What is Young's Modulus of Polymers?

Young's Modulus, also known as the elastic Modulus, is a fundamental property that characterizes the mechanical behavior of a material. It quantifies the relationship between stress (force per unit area) and strain (deformation) when a material is subjected to an external force or load.

For polymers, Young's Modulus determines how much the material will stretch or compress in response to applied stress. It measures the rigidity of the polymer chain structure. When comparing Young's Modulus between polymers and other materials such as metals and ceramics, polymers typically have lower values. This is because polymers have a more flexible molecular structure, allowing them to undergo more significant elastic deformation under applied stress, in contrast to metals and ceramics with more rigid atomic structures.

Factors Influencing Young's Modulus 

Understanding the factors influencing Young's Modulus allows engineers to choose polymer materials with desired mechanical properties for specific applications. The following factors influence Young's Modulus of Polymers:

  • Molecular structure and chain flexibility: The arrangement and size of polymer chains determine their flexibility and, consequently, their Young's Modulus. Polymers with longer and more linear chains tend to have higher Young's Modulus values.
  • Degree of cross-linking and polymerization: Cross-linking refers to forming chemical bonds between polymer chains, increasing their rigidity and thus increasing Young's Modulus. Higher degrees of cross-linking result in higher Young's Modulus values.
  • Temperature and environmental conditions: Young's Modulus of polymers can vary with temperature and environmental conditions. The presence of moisture, for example, can affect the intermolecular forces within the polymer, leading to changes in Young's Modulus.

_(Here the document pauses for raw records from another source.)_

==> src/rtl/motion_pkg.sv <==
// Shared widths, FSM state type and bounding-box record for the motion bbox tracker.
package motion_pkg;

  localparam int unsigned X_W = 10;
  localparam int unsigned Y_W = 9;

  typedef enum logic [1:0] {
    IDLE,
    ACCUM,
    PUBLISH
  } bbox_state_t;

  typedef struct packed {
    logic [X_W-1:0] xMin;
    logic [X_W-1:0] xMax;
    logic [Y_W-1:0] yMin;
    logic [Y_W-1:0] yMax;
  } bbox_t;

  // Inverted box: any real pixel shrinks min and grows max on first hit.
  localparam bbox_t BOX_EMPTY = '{xMin: '1, xMax: '0, yMin: '1, yMax: '0};

endpackage

==> src/rtl/bbox_overlay.sv <==
// Paints the published box perimeter red over the incoming video when the box is valid.
module bbox_overlay
  import motion_pkg::*;
(
  input  logic           iBoxValid,
  input  bbox_t          iBox,
  input  logic [X_W-1:0] iX_Cont,
  input  logic [Y_W-1:0] iY_Cont,
  input  logic [11:0]    iDATA,
  output logic [11:0]    oRed,
  output logic [11:0]    oGreen,
  output logic [11:0]    oBlue
);

  logic xInRange, yInRange, onEdge;

  always_comb begin
    xInRange = (iX_Cont >= iBox.xMin) && (iX_Cont <= iBox.xMax);
    yInRange = (iY_Cont >= iBox.yMin) && (iY_Cont <= iBox.yMax);
    onEdge   = (((iX_Cont == iBox.xMin) || (iX_Cont == iBox.xMax)) && yInRange) ||
               (((iY_Cont == iBox.yMin) || (iY_Cont == iBox.yMax)) && xInRange);
    if (iBoxValid && onEdge) begin
      oRed   = '1;
      oGreen = '0;
      oBlue  = '0;
    end else begin
      oRed   = iDATA;
      oGreen = iDATA;
      oBlue  = iDATA;
    end
  end

endmodule
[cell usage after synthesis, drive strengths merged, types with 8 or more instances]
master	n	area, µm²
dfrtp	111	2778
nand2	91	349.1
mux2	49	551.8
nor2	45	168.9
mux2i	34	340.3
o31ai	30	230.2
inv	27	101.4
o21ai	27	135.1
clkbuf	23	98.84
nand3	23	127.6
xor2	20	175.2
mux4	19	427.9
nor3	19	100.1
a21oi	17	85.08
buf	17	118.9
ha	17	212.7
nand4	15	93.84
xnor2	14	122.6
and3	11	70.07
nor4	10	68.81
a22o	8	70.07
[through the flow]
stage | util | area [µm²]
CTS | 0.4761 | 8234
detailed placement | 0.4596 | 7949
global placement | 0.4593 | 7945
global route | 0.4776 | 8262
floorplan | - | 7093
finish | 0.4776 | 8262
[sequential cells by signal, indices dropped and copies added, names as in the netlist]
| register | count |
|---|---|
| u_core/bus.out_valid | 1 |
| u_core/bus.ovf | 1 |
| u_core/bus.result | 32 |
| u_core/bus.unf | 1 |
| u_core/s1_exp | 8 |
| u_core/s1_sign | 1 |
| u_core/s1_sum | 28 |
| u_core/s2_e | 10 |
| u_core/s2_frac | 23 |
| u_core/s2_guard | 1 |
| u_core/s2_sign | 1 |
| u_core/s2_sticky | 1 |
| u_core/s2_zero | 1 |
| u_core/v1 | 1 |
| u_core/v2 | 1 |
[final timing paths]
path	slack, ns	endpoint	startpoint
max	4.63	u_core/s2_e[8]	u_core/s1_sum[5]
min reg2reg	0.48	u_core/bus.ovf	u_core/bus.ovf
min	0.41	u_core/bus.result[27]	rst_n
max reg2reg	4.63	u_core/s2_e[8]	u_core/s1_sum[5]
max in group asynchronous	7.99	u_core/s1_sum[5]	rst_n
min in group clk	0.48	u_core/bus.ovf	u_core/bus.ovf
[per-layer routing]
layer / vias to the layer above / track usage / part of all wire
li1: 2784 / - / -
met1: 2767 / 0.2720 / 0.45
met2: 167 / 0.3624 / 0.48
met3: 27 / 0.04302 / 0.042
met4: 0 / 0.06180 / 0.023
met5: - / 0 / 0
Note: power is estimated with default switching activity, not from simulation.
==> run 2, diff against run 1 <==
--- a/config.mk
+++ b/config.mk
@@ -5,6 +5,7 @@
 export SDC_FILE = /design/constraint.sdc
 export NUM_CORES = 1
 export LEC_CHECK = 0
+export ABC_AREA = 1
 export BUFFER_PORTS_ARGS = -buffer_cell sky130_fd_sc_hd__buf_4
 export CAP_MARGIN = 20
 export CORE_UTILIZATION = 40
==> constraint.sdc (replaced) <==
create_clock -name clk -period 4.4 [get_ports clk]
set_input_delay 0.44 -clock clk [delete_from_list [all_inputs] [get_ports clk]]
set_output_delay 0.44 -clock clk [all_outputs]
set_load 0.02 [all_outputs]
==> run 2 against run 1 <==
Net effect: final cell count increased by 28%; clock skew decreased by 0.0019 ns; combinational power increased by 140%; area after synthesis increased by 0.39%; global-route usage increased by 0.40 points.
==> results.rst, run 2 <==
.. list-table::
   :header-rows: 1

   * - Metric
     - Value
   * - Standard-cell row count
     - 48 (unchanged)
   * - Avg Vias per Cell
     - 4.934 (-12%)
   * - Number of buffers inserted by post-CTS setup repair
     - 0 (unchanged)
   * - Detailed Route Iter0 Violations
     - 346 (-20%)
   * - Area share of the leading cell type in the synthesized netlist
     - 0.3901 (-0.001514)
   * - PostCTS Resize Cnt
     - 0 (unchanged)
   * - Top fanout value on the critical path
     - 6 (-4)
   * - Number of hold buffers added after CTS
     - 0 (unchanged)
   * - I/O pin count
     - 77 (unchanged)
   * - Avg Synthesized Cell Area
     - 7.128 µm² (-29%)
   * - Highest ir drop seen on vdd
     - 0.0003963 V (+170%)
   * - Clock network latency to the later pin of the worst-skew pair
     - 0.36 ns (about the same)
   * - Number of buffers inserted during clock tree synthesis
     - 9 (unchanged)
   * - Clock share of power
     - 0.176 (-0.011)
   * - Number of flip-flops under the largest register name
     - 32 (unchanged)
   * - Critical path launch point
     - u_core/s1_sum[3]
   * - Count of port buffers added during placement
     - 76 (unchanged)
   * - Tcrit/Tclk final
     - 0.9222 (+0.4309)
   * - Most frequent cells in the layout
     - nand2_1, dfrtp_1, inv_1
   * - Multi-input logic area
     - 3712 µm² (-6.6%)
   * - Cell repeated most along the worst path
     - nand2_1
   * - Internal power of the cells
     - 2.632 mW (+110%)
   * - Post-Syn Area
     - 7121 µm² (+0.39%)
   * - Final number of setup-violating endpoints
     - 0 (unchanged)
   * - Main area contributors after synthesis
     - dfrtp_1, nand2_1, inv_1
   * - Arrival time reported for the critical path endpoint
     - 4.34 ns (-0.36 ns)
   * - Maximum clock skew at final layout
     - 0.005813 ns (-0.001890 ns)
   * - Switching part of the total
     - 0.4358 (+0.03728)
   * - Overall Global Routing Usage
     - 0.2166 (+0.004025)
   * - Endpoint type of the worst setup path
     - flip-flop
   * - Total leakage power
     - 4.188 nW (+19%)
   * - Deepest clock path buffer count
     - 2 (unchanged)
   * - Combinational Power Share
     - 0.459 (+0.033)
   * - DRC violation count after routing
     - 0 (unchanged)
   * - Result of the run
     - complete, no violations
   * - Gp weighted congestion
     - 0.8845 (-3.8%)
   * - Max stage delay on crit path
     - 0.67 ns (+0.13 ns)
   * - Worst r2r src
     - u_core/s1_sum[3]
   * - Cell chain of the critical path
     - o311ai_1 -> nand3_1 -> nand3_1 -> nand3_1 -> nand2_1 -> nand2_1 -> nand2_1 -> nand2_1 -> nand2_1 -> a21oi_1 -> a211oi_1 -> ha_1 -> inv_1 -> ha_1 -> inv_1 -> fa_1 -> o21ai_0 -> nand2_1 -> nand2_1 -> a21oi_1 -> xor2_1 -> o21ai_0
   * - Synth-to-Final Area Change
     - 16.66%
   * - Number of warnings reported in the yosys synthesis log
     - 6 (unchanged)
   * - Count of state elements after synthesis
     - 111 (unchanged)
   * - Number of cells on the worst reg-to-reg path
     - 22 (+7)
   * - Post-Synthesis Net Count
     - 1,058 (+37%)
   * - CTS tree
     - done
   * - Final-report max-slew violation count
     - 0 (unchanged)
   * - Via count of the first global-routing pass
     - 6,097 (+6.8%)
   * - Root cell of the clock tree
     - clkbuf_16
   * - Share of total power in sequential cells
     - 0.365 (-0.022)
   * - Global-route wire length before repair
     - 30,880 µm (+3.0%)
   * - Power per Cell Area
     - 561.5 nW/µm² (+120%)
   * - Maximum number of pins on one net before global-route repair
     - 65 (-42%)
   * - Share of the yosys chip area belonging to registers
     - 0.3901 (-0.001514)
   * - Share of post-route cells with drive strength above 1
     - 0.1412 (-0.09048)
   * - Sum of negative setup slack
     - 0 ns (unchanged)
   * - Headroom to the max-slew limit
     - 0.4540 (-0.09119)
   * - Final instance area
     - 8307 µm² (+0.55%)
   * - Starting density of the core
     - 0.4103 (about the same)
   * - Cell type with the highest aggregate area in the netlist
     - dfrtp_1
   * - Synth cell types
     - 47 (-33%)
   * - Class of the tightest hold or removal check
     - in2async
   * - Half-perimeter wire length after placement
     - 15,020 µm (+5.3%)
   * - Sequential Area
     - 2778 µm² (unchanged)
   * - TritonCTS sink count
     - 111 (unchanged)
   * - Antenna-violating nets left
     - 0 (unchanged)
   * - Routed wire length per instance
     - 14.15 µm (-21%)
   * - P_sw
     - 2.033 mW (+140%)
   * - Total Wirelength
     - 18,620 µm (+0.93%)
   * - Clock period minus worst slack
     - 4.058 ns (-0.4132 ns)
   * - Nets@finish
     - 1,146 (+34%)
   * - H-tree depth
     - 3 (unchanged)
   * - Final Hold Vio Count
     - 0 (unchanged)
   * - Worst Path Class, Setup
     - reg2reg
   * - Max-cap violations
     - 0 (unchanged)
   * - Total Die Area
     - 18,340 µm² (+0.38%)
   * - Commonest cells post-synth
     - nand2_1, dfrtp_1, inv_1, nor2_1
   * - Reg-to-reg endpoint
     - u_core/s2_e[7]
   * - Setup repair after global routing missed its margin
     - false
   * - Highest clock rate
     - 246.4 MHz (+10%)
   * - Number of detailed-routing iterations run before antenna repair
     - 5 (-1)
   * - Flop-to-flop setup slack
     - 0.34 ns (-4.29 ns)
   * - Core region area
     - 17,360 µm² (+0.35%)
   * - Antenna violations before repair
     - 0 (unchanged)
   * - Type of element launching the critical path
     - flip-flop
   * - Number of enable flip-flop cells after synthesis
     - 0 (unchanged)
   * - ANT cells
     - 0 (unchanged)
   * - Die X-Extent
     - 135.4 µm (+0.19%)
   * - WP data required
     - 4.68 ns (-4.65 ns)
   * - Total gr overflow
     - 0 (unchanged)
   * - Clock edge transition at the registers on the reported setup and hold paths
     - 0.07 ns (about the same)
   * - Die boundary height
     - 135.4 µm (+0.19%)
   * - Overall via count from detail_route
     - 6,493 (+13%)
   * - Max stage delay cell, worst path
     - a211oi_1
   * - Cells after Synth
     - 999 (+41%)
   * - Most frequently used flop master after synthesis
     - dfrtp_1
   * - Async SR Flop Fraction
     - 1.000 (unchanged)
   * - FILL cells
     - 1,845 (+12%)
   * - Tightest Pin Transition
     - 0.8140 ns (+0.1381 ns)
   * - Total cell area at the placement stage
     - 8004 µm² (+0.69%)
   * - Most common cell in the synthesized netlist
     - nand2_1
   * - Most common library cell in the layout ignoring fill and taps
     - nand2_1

Measurement and Calculation of Young's Modulus

Measuring and calculating Young's Modulus is crucial to understanding the mechanical behavior of polymers. This value provides valuable insight into how a polymer will respond to applied stress and strain, making it essential in product design.

There are various experimental techniques used to measure Young's Modulus in polymers. These include:

  • Tensile testing and stress-strain curves: This technique involves subjecting a polymer sample to tension until it reaches its breaking point. The resulting stress-strain curve provides essential data for determining Young's Modulus.
  • Extensional methods: Uniaxial and biaxial extension tests measure Young's Modulus in specific directions. These methods help evaluate the anisotropic nature of polymers.
  • Other characterization techniques: Techniques such as nanoindentation and dynamic mechanical analysis can also be employed to measure Young's Modulus in polymers.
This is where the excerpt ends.